I find it hard to believe that you actually believe my work to make the arts more artist-driven doesn't have room for many different kinds of work. I'd submit that any way you'd slice it it has a lot more room for variety and variance, for presenting and self-production, than the current landscape.

Movement forward in the American theatre is unlikely to take place within the walls of the large corporate entities that Daisey and Olson are debating, but on the stages of these smaller venues, who curate rather than produce work.

It depends on what you mean by "forward". If you mean strictly and only aesthetic, you might be right—often the best art comes from the small places. But I'd submit that it's a blinkered addiction to aesthetics that helped lead us to the current inequitable working and living conditions...and that this priority shift didn't even achieve the dream it was reaching for.

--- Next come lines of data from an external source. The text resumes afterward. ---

## src/rtl/c2s_pkg.sv

```systemverilog
// Shared constants, types and arctangent table for the Cartesian to spherical converter.
package c2s_pkg;

  localparam int COORD_WIDTH_DEF   = 16;
  localparam int CORDIC_STAGES_DEF = 16;
  localparam int SQRT_CELLS        = 32;

  // atan(2^-i), 2^32 = full turn
  localparam logic [31:0] ATAN_TABLE [0:31] = '{
    32'h20000000, 32'h12E4051E, 32'h09FB385B, 32'h051111D4,
    32'h028B0D43, 32'h0145D7E1, 32'h00A2F61E, 32'h00517C55,
    32'h0028BE53, 32'h00145F2F, 32'h000A2F98, 32'h000517CC,
    32'h00028BE6, 32'h000145F3, 32'h0000A2FA, 32'h0000517D,
    32'h000028BE, 32'h0000145F, 32'h00000A30, 32'h00000518,
    32'h0000028C, 32'h00000146, 32'h000000A3, 32'h00000051,
    32'h00000029, 32'h00000014, 32'h0000000A, 32'h00000005,
    32'h00000003, 32'h00000001, 32'h00000001, 32'h00000000
  };

  typedef struct packed {
    logic [63:0] rad;
    logic [33:0] rem;
    logic [31:0] root;
  } sqrt_t;

  typedef struct packed {
    logic signed [63:0] a;
    logic signed [63:0] b;
    logic [31:0]        acc;
  } cordic_t;

endpackage

```

## src/rtl/c2s_cordic_cell.sv

```systemverilog
// One micro-rotation cell of the vectoring CORDIC.
module c2s_cordic_cell
  import c2s_pkg::*;
#(
  parameter int IDX = 0
) (
  input  logic    clk,
  input  cordic_t c_i,
  output cordic_t c_o
);

  cordic_t            c_r;
  cordic_t            c_nxt;
  logic signed [63:0] da;
  logic signed [63:0] db;

  always_comb begin
    da = c_i.b >>> IDX;
    db = c_i.a >>> IDX;
    if (!c_i.b[63]) begin
      c_nxt.a   = c_i.a + da;
      c_nxt.b   = c_i.b - db;
      c_nxt.acc = c_i.acc + ATAN_TABLE[IDX];
    end else begin
      c_nxt.a   = c_i.a - da;
      c_nxt.b   = c_i.b + db;
      c_nxt.acc = c_i.acc - ATAN_TABLE[IDX];
    end
  end

  always_ff @(posedge clk) begin
    c_r <= c_nxt;
  end

  assign c_o = c_r;

endmodule
```
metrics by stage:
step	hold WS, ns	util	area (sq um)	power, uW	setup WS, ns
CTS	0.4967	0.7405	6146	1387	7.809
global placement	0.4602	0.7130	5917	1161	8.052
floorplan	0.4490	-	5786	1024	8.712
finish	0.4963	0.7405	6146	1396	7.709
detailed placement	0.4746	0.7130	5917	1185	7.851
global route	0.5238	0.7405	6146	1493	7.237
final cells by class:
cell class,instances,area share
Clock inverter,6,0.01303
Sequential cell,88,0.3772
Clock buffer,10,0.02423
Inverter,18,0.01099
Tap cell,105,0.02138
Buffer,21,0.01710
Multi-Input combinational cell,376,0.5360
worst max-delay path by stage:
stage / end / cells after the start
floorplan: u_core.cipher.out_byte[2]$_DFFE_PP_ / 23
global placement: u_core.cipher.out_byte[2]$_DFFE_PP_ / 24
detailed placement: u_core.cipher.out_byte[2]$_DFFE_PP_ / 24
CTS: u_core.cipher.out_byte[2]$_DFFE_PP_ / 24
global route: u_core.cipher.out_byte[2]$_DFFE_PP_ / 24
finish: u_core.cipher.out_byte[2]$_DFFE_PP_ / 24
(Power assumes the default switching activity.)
[src/hw/rtl/bst_pkg.sv]
`timescale 1ns / 1ps
`default_nettype none
// ----------------------------------------------------------------------------
// Byte stream tokenizer package
// Word types, token kinds, character classes and control/status structs
// shared by the controller, the datapath and the top level.
// ----------------------------------------------------------------------------
package bst_pkg;

  // Token kinds.
  localparam logic [3:0] K_EOF     = 4'd0;
  localparam logic [3:0] K_INT     = 4'd1;
  localparam logic [3:0] K_PRINT   = 4'd2;
  localparam logic [3:0] K_IDENT   = 4'd3;
  localparam logic [3:0] K_NUMBER  = 4'd4;
  localparam logic [3:0] K_ASSIGN  = 4'd5;
  localparam logic [3:0] K_PLUS    = 4'd6;
  localparam logic [3:0] K_MINUS   = 4'd7;
  localparam logic [3:0] K_MUL     = 4'd8;
  localparam logic [3:0] K_DIV     = 4'd9;
  localparam logic [3:0] K_LPAREN  = 4'd10;
  localparam logic [3:0] K_RPAREN  = 4'd11;
  localparam logic [3:0] K_SEMI    = 4'd12;
  localparam logic [3:0] K_UNKNOWN = 4'd13;

  // Character classes.
  localparam logic [2:0] CL_SPACE  = 3'd0;
  localparam logic [2:0] CL_LETTER = 3'd1;
  localparam logic [2:0] CL_DIGIT  = 3'd2;
  localparam logic [2:0] CL_LT     = 3'd3;
  localparam logic [2:0] CL_OP     = 3'd4;
  localparam logic [2:0] CL_OTHER  = 3'd5;

  // Sources of the text byte of a result.
  localparam logic [2:0] TXT_NONE  = 3'd0;
  localparam logic [2:0] TXT_MEM   = 3'd1;
  localparam logic [2:0] TXT_HOLD  = 3'd2;
  localparam logic [2:0] TXT_LT    = 3'd3;
  localparam logic [2:0] TXT_MINUS = 3'd4;

  // Characters.
  localparam logic [7:0] CH_TAB    = 8'h09;
  localparam logic [7:0] CH_CR     = 8'h0D;
  localparam logic [7:0] CH_SPACE  = 8'h20;
  localparam logic [7:0] CH_LPAREN = 8'h28;
  localparam logic [7:0] CH_RPAREN = 8'h29;
  localparam logic [7:0] CH_STAR   = 8'h2A;
  localparam logic [7:0] CH_PLUS   = 8'h2B;
  localparam logic [7:0] CH_MINUS  = 8'h2D;
  localparam logic [7:0] CH_SLASH  = 8'h2F;
  localparam logic [7:0] CH_ZERO   = 8'h30;
  localparam logic [7:0] CH_NINE   = 8'h39;
  localparam logic [7:0] CH_SEMI   = 8'h3B;
  localparam logic [7:0] CH_LT     = 8'h3C;
  localparam logic [7:0] CH_UP_A   = 8'h41;
  localparam logic [7:0] CH_UP_Z   = 8'h5A;
  localparam logic [7:0] CH_LO_A   = 8'h61;
  localparam logic [7:0] CH_LO_Z   = 8'h7A;

  // Keyword spellings, padded with zero.
  localparam logic [7:0] KW_INT   [0:3] = '{8'h69, 8'h6E, 8'h74, 8'h00};
  localparam logic [7:0] KW_PRINT [0:7] = '{8'h70, 8'h72, 8'h69, 8'h6E,
                                            8'h74, 8'h00, 8'h00, 8'h00};

  typedef struct packed {
    logic       action;
    logic [7:0] char_byte;
  } in_word_t;

  typedef struct packed {
    logic [3:0] kind;
    logic [7:0] text_byte;
    logic [5:0] text_len;
    logic       truncated;
    logic       token_end;
    logic       run_end;
  } out_word_t;

  typedef struct packed {
    logic       hold_load;
    logic       use_hold;
    logic       st_first;
    logic       st_next;
    logic       st_hold;
    logic       run_clr;
    logic       idx_clr;
    logic       idx_inc;
    logic       num_mode;
    logic       out_load;
    logic [3:0] out_kind;
    logic [2:0] out_txt;
    logic       out_run_len;
    logic [1:0] out_len;
    logic       token_end;
    logic       run_end;
  } bst_cmd_t;

  typedef struct packed {
    logic [2:0] cls;
    logic [3:0] op_kind;
    logic [3:0] run_kind;
    logic       last_byte;
    logic       out_free;
  } bst_stat_t;

  function automatic logic [2:0] char_class(input logic [7:0] c);
    logic [2:0] cls;
    cls = CL_OTHER;
    if (c == CH_SPACE || (c >= CH_TAB && c <= CH_CR)) begin
      cls = CL_SPACE;
    end else if ((c >= CH_LO_A && c <= CH_LO_Z) || (c >= CH_UP_A && c <= CH_UP_Z)) begin
      cls = CL_LETTER;
    end else if (c >= CH_ZERO && c <= CH_NINE) begin
      cls = CL_DIGIT;
    end else if (c == CH_LT) begin
      cls = CL_LT;
    end else if (c == CH_PLUS || c == CH_MINUS || c == CH_STAR || c == CH_SLASH ||
                 c == CH_LPAREN || c == CH_RPAREN || c == CH_SEMI) begin
      cls = CL_OP;
    end
    return cls;
  endfunction

  function automatic logic [3:0] op_kind_of(input logic [7:0] c);
    logic [3:0] k;
    case (c)
      CH_PLUS:   k = K_PLUS;
      CH_MINUS:  k = K_MINUS;
      CH_STAR:   k = K_MUL;
      CH_SLASH:  k = K_DIV;
      CH_LPAREN: k = K_LPAREN;
      CH_RPAREN: k = K_RPAREN;
      CH_SEMI:   k = K_SEMI;
      default:   k = K_UNKNOWN;
    endcase
    return k;
  endfunction

endpackage
`default_nettype wire

[src/hw/rtl/bst_datapath.sv]
`timescale 1ns / 1ps
`default_nettype none
// ----------------------------------------------------------------------------
// Byte stream tokenizer datapath
// Text store, fill count, keyword trackers, replay index and the output
// register.
// ----------------------------------------------------------------------------
module bst_datapath #(
  parameter int MAX_TEXT = 32
) (
  input  wire logic              clk,
  input  wire logic              rst_n,
  input  wire logic [7:0]        in_byte,
  input  wire bst_pkg::bst_cmd_t cmd,
  input  wire logic              out_ready,
  output bst_pkg::bst_stat_t     stat,
  output logic                   out_valid,
  output bst_pkg::out_word_t     out_data
);
  import bst_pkg::*;

  localparam int AW = $clog2(MAX_TEXT);
  localparam int CW = $clog2(MAX_TEXT + 1);
  localparam logic [CW-1:0] MAX_CNT = CW'(MAX_TEXT);

  logic [7:0]    mem [MAX_TEXT];
  logic [7:0]    rdata_r;
  logic [7:0]    hold_r;
  logic [CW-1:0] count_r, count_nxt;
  logic [CW-1:0] idx_r, idx_nxt;
  logic          ovf_r, ovf_nxt;
  logic          int_ok_r, int_ok_nxt;
  logic          prt_ok_r, prt_ok_nxt;
  logic          out_valid_r, out_valid_nxt;
  out_word_t     out_r, out_nxt;
  logic [7:0]    cur_byte;
  logic [7:0]    wr_byte;
  logic [CW-1:0] wr_pos;
  logic          wr_en;
  logic [AW-1:0] rd_addr;
  logic          int_hit, prt_hit;
  logic [CW+5:0] len_ext;

  // Text store, fill count and keyword match tracking.
  always_comb begin
    cur_byte   = cmd.use_hold ? hold_r : in_byte;
    wr_byte    = cmd.st_hold ? hold_r : in_byte;
    wr_pos     = cmd.st_first ? '0 : count_r;
    int_hit    = (wr_pos < CW'(3)) ? (wr_byte == KW_INT[wr_pos[1:0]]) : 1'b1;
    prt_hit    = (wr_pos < CW'(5)) ? (wr_byte == KW_PRINT[wr_pos[2:0]]) : 1'b1;
    count_nxt  = count_r;
    ovf_nxt    = ovf_r;
    int_ok_nxt = int_ok_r;
    prt_ok_nxt = prt_ok_r;
    wr_en      = 1'b0;
    if (cmd.run_clr) begin
      count_nxt = '0;
      ovf_nxt   = 1'b0;
    end
    if (cmd.st_first || cmd.st_next) begin
      if (wr_pos < MAX_CNT) begin
        wr_en      = 1'b1;
        count_nxt  = wr_pos + CW'(1);
        int_ok_nxt = (cmd.st_first | int_ok_r) & int_hit;
        prt_ok_nxt = (cmd.st_first | prt_ok_r) & prt_hit;
      end else begin
        ovf_nxt = 1'b1;
      end
      if (cmd.st_first) begin
        ovf_nxt = 1'b0;
      end
    end
  end

  // Replay index; the read address follows the next index, or is zero once that index reaches the store size.
  always_comb begin
    if (cmd.idx_clr) begin
      idx_nxt = '0;
    end else if (cmd.idx_inc) begin
      idx_nxt = idx_r + CW'(1);
    end else begin
      idx_nxt = idx_r;
    end
    rd_addr = (idx_nxt < MAX_CNT) ? idx_nxt[AW-1:0] : '0;
  end

  // Status toward the controller.
  always_comb begin
    stat.cls       = char_class(cur_byte);
    stat.op_kind   = op_kind_of(cur_byte);
    stat.last_byte = (idx_r + CW'(1)) == count_r;
    stat.out_free  = !out_valid_r || out_ready;
    if (cmd.num_mode) begin
      stat.run_kind = K_NUMBER;
    end else if (!ovf_r && count_r == CW'(3) && int_ok_r) begin
      stat.run_kind = K_INT;
    end else if (!ovf_r && count_r == CW'(5) && prt_ok_r) begin
      stat.run_kind = K_PRINT;
    end else begin
      stat.run_kind = K_IDENT;
    end
  end

  // Output register.
  always_comb begin
    len_ext            = {6'd0, count_r};
    out_nxt            = out_r;
    out_valid_nxt      = out_ready ? 1'b0 : out_valid_r;
    if (cmd.out_load) begin
      out_valid_nxt     = 1'b1;
      out_nxt.kind      = cmd.out_kind;
      out_nxt.text_len  = cmd.out_run_len ? len_ext[5:0] : {4'd0, cmd.out_len};
      out_nxt.truncated = cmd.out_run_len & ovf_r;
      out_nxt.token_end = cmd.token_end;
      out_nxt.run_end   = cmd.run_end;
      unique case (cmd.out_txt)
        TXT_MEM:   out_nxt.text_byte = rdata_r;
        TXT_HOLD:  out_nxt.text_byte = hold_r;
        TXT_LT:    out_nxt.text_byte = CH_LT;
        TXT_MINUS: out_nxt.text_byte = CH_MINUS;
        default:   out_nxt.text_byte = 8'd0;
      endcase
    end
  end

  always_ff @(posedge clk) begin
    if (wr_en) begin
      mem[wr_pos[AW-1:0]] <= wr_byte;
    end
    rdata_r <= mem[rd_addr];
  end

  always_ff @(posedge clk) begin
    if (!rst_n) begin
      count_r     <= '0;
      ovf_r       <= 1'b0;
      idx_r       <= '0;
      out_valid_r <= 1'b0;
    end else begin
      count_r     <= count_nxt;
      ovf_r       <= ovf_nxt;
      idx_r       <= idx_nxt;
      out_valid_r <= out_valid_nxt;
    end
  end

  always_ff @(posedge clk) begin
    if (cmd.hold_load) begin
      hold_r <= in_byte;
    end
    int_ok_r <= int_ok_nxt;
    prt_ok_r <= prt_ok_nxt;
    out_r    <= out_nxt;
  end

  assign out_valid = out_valid_r;
  assign out_data  = out_r;

endmodule
`default_nettype wire

[src/hw/rtl/bst_ctrl.sv]
`timescale 1ns / 1ps
`default_nettype none
// ----------------------------------------------------------------------------
// Byte stream tokenizer controller
// Scan mode and sequencing state machine that drives the datapath.
// ----------------------------------------------------------------------------
module bst_ctrl (
  input  wire logic               clk,
  input  wire logic               rst_n,
  input  wire logic               in_valid,
  input  wire logic               in_action,
  input  wire bst_pkg::bst_stat_t stat,
  output logic                    in_ready,
  output bst_pkg::bst_cmd_t       cmd
);
  import bst_pkg::*;

  localparam logic [3:0] S_WAIT   = 4'd0;
  localparam logic [3:0] S_PREP   = 4'd1;
  localparam logic [3:0] S_REPLAY = 4'd2;
  localparam logic [3:0] S_POST   = 4'd3;
  localparam logic [3:0] S_OP     = 4'd4;
  localparam logic [3:0] S_UNK    = 4'd5;
  localparam logic [3:0] S_ASG0   = 4'd6;
  localparam logic [3:0] S_ASG1   = 4'd7;
  localparam logic [3:0] S_EOF    = 4'd8;

  localparam logic [1:0] MODE_IDLE = 2'd0;
  localparam logic [1:0] MODE_WORD = 2'd1;
  localparam logic [1:0] MODE_NUM  = 2'd2;
  localparam logic [1:0] MODE_LT   = 2'd3;

  logic [3:0] state_r, state_nxt;
  logic [1:0] mode_r, mode_nxt;
  logic       pend_eof_r, pend_eof_nxt;
  logic       post_emits_r, post_emits_nxt;
  logic       in_fire;
  logic       dispatch;
  logic       flush_emits;

  always_comb begin
    cmd            = '0;
    state_nxt      = state_r;
    mode_nxt       = mode_r;
    pend_eof_nxt   = pend_eof_r;
    post_emits_nxt = post_emits_r;
    in_ready       = (state_r == S_WAIT);
    in_fire        = in_ready && in_valid;
    cmd.hold_load  = in_fire;
    cmd.use_hold   = (state_r != S_WAIT);
    cmd.num_mode   = (mode_r == MODE_NUM);
    dispatch       = (state_r == S_POST) ||
                     (in_fire && !in_action && mode_r == MODE_IDLE);
    // The byte that ends a run yields a token of its own only when it is an
    // operator or an unknown byte.
    flush_emits    = (stat.cls == CL_OP) || (stat.cls == CL_OTHER);

    unique case (state_r)
      S_WAIT: begin
        if (in_fire) begin
          pend_eof_nxt = in_action;
          if (in_action) begin
            post_emits_nxt = 1'b1;
            // An open run keeps its mode until its replay ends, so that a
            // number is still reported as a number.
            unique case (mode_r)
              MODE_WORD, MODE_NUM: state_nxt = S_PREP;
              MODE_LT: begin
                mode_nxt  = MODE_IDLE;
                state_nxt = S_UNK;
              end
              default: begin
                mode_nxt  = MODE_IDLE;
                state_nxt = S_EOF;
              end
            endcase
          end else begin
            unique case (mode_r)
              MODE_LT: begin
                mode_nxt = MODE_IDLE;
                if (stat.cls == CL_OP && stat.op_kind == K_MINUS) begin
                  state_nxt = S_ASG0;
                end else begin
                  state_nxt = S_UNK;
                end
              end
              MODE_WORD: begin
                if (stat.cls == CL_LETTER || stat.cls == CL_DIGIT) begin
                  cmd.st_next = 1'b1;
                end else begin
                  state_nxt      = S_PREP;
                  post_emits_nxt = flush_emits;
                end
              end
              MODE_NUM: begin
                if (stat.cls == CL_DIGIT) begin
                  cmd.st_next = 1'b1;
                end else begin
                  state_nxt      = S_PREP;
                  post_emits_nxt = flush_emits;
                end
              end
              default: begin
              end
            endcase
          end
        end
      end
      S_PREP: begin
        cmd.idx_clr = 1'b1;
        state_nxt   = S_REPLAY;
      end
      S_REPLAY: begin
        cmd.out_kind    = stat.run_kind;
        cmd.out_txt     = TXT_MEM;
        cmd.out_run_len = 1'b1;
        cmd.token_end   = stat.last_byte;
        cmd.run_end     = stat.last_byte && !post_emits_r;
        if (stat.out_free) begin
          cmd.out_load = 1'b1;
          cmd.idx_inc  = 1'b1;
          if (stat.last_byte) begin
            cmd.run_clr = 1'b1;
            mode_nxt    = MODE_IDLE;
            state_nxt   = pend_eof_r ? S_EOF : S_POST;
          end
        end
      end
      S_POST: begin
        state_nxt = S_WAIT;
      end
      S_OP: begin
        cmd.out_kind  = stat.op_kind;
        cmd.out_txt   = TXT_HOLD;
        cmd.out_len   = 2'd1;
        cmd.token_end = 1'b1;
        cmd.run_end   = 1'b1;
        if (stat.out_free) begin
          cmd.out_load = 1'b1;
          state_nxt    = S_WAIT;
        end
      end
      S_UNK: begin
        cmd.out_kind  = K_UNKNOWN;
        cmd.out_txt   = TXT_NONE;
        cmd.token_end = 1'b1;
        cmd.run_end   = !pend_eof_r;
        if (stat.out_free) begin
          cmd.out_load = 1'b1;
          state_nxt    = pend_eof_r ? S_EOF : S_WAIT;
        end
      end
      S_ASG0: begin
        cmd.out_kind = K_ASSIGN;
        cmd.out_txt  = TXT_LT;
        cmd.out_len  = 2'd2;
        if (stat.out_free) begin
          cmd.out_load = 1'b1;
          state_nxt    = S_ASG1;
        end
      end
      S_ASG1: begin
        cmd.out_kind  = K_ASSIGN;
        cmd.out_txt   = TXT_MINUS;
        cmd.out_len   = 2'd2;
        cmd.token_end = 1'b1;
        cmd.run_end   = 1'b1;
        if (stat.out_free) begin
          cmd.out_load = 1'b1;
          state_nxt    = S_WAIT;
        end
      end
      S_EOF: begin
        cmd.out_kind  = K_EOF;
        cmd.out_txt   = TXT_NONE;
        cmd.token_end = 1'b1;
        cmd.run_end   = 1'b1;
        if (stat.out_free) begin
          cmd.out_load = 1'b1;
          state_nxt    = S_WAIT;
        end
      end
      default: begin
        state_nxt = S_WAIT;
      end
    endcase

    // A byte seen in idle mode, either fresh or the one that closed a run.
    if (dispatch) begin
      cmd.st_hold = (state_r == S_POST);
      unique case (stat.cls)
        CL_LETTER: begin
          cmd.st_first = 1'b1;
          mode_nxt     = MODE_WORD;
        end
        CL_DIGIT: begin
          cmd.st_first = 1'b1;
          mode_nxt     = MODE_NUM;
        end
        CL_LT:    mode_nxt  = MODE_LT;
        CL_OP:    state_nxt = S_OP;
        CL_OTHER: state_nxt = S_UNK;
        default: begin
        end
      endcase
    end
  end

  always_ff @(posedge clk) begin
    if (!rst_n) begin
      state_r      <= S_WAIT;
      mode_r       <= MODE_IDLE;
      pend_eof_r   <= 1'b0;
      post_emits_r <= 1'b0;
    end else begin
      state_r      <= state_nxt;
      mode_r       <= mode_nxt;
      pend_eof_r   <= pend_eof_nxt;
      post_emits_r <= post_emits_nxt;
    end
  end

endmodule
`default_nettype wire

[src/hw/rtl/byte_stream_tokenizer.sv]
`timescale 1ns / 1ps
`default_nettype none
// ----------------------------------------------------------------------------
// Byte stream tokenizer
// Turns a stream of source bytes into keyword, identifier, number,
// operator, assign, unknown and eof tokens, one word per token text byte.
// ----------------------------------------------------------------------------
// Usage: each input word carries one source byte, or an end-of-stream mark
// when action is set. Each output word carries one byte of token text with
// the token kind, the stored text length and the truncated flag; token_end
// marks the last word of a token and run_end the last word caused by one
// input word. Tokens with empty text (unknown, eof) take one output word.
// Timing: a byte that only extends a word or a number is stored as it is
// accepted. When a run closes, a read setup state is followed by the replay
// of the text store, one stored byte per cycle while the output is free,
// then a state in which the closing byte is handled again and one more if
// it starts a token of its own. Other tokens give one output word per cycle
// while the output is free, once the byte is accepted. The replay of the
// text store sets the rate over a whole stream.
// Stalls: results go out through an output register, so a held out_ready
// simply freezes the replay; nothing is dropped. in_ready stays low while
// the results of the previous word are still being produced.
// Reset: rst_n is synchronous and active low; it returns the scanner to
// idle with an empty text store and no output word pending.
module byte_stream_tokenizer #(
  parameter int MAX_TEXT = 32
) (
  input  wire logic               clk,
  input  wire logic               rst_n,
  input  wire logic               in_valid,
  output logic                    in_ready,
  input  wire bst_pkg::in_word_t  in_data,
  output logic                    out_valid,
  input  wire logic               out_ready,
  output bst_pkg::out_word_t      out_data
);
  import bst_pkg::*;

  bst_cmd_t  cmd;
  bst_stat_t stat;

  // The controller tracks the scan mode and sequences every token.
  bst_ctrl u_ctrl (
    .clk       (clk),
    .rst_n     (rst_n),
    .in_valid  (in_valid),
    .in_action (in_data.action),
    .stat      (stat),
    .in_ready  (in_ready),
    .cmd       (cmd)
  );

  // The datapath holds the text, classifies bytes and owns the output word.
  bst_datapath #(
    .MAX_TEXT (MAX_TEXT)
  ) u_dp (
    .clk       (clk),
    .rst_n     (rst_n),
    .in_byte   (in_data.char_byte),
    .cmd       (cmd),
    .out_ready (out_ready),
    .stat      (stat),
    .out_valid (out_valid),
    .out_data  (out_data)
  );

  // The last word of an input's results always closes a token.
  a_run_end_closes_token: assert property (@(posedge clk) disable iff (!rst_n)
    out_valid && out_data.run_end |-> out_data.token_end)
    else $error("run_end set on a word that does not end its token");

  // Tokens with empty text come as a single zero byte.
  a_empty_text_single: assert property (@(posedge clk) disable iff (!rst_n)
    out_valid && (out_data.kind == K_EOF || out_data.kind == K_UNKNOWN) |->
      out_data.text_len == 6'd0 && out_data.text_byte == 8'd0 && out_data.token_end)
    else $error("token with empty text is not a single zero word");

  // A cut token always reports a full text store.
  a_truncated_full: assert property (@(posedge clk) disable iff (!rst_n)
    out_valid && out_data.truncated |-> out_data.text_len == 6'(MAX_TEXT))
    else $error("truncated token without a full text length");

  // End of stream always produces results, so the input side must close.
  a_eof_blocks_input: assert property (@(posedge clk) disable iff (!rst_n)
    in_valid && in_ready && in_data.action |=> !in_ready)
    else $error("end of stream accepted without producing results");

endmodule
`default_nettype wire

I'd say that the way forward needs to focus on a reshifting of priorities away from institutions and onto people. I also believe that the largest theaters and institutions, who control most of the current resources, need to be reminded of their obligations and compelled to act. That's the arena I am working within, so that is where I currently work for change.

Beyond the consumerist ideologies of whether American theatre "fails" or "succeeds,"

It is in no way consumerist to talk about how theater in American is failing its audiences, its artists and its self. It is in no way consumerist to talk about how American theater is failing to make itself relevant in a cultural context.

these companies are redefining theatre and pointing the way to new forms and recognitions;

And that is great. I would just like to see them not have to do it on their knees over broken glass, and then I'd like to see more of them strengthened to stand up and walk.

the current debate about institutional theatre model, whether Olson's or Daisey's, is a debate about real estate and the social safety net.

I agree it's a debate about real estate in part. I see my role as helping to change a discussion that has been entirely about buildings back to being about people, but unless one lives in a faerieland the topic of real estate is going to raise its head.

But "social safety net"? I'd love to hear this explained, because it sounds as though Hunka is equating security and wages for artists with wefare.

In the avoidance of discussing the work that transpires on these stages – the work that these institutional theatres support, and the ideological basis of that support

It's true that I don't in my current arguments dictate what kind of work should be done. I believe that isn't my role in this discussion. I do believe there are fruitful discussions to be had about the state of devised work vs playwright-driven work, and my own beliefs about what is and is not great art, but in an effort to clarify the conversation. That may change in the years to come.

– they seem to want to defend a theatre that is comfortable, safe and secure for both its audiences and its practitioners.

First, there's no way theater today is comfortable, safe and secure for the practitioners
anywhere, so I can't be defending that status quo, as it doesn't exist.

Second, while I certainly agree that a lot of theater suffers from making its audiences too comfortable, I don't think my work over the last few years can even remotely be construed as defending that kind of theater.

It is possible to imagine that I could be seen as part of the problem, *if* you believe that nothing except bourgeois comfort can come from any theater that is not on a vanishingly short list of approved downtown experiences. I do not believe this, and I think it's a solipsistic rabbit hole into which people can hide.

But without risk and danger, theatre and art is nothing.

Because I am American, I spell theater -er rather than -re.

When Noah Webster created the new American dictionary he formalized the American spelling of all such words as -er, including the word theater.

Interestingly it was theater owners, who were afraid that the new spelling would not appear as erudite and snobbish as the -re spelling, who clung to the old spelling.

Spelling and cultural baggage aside, I entirely agree with the last point.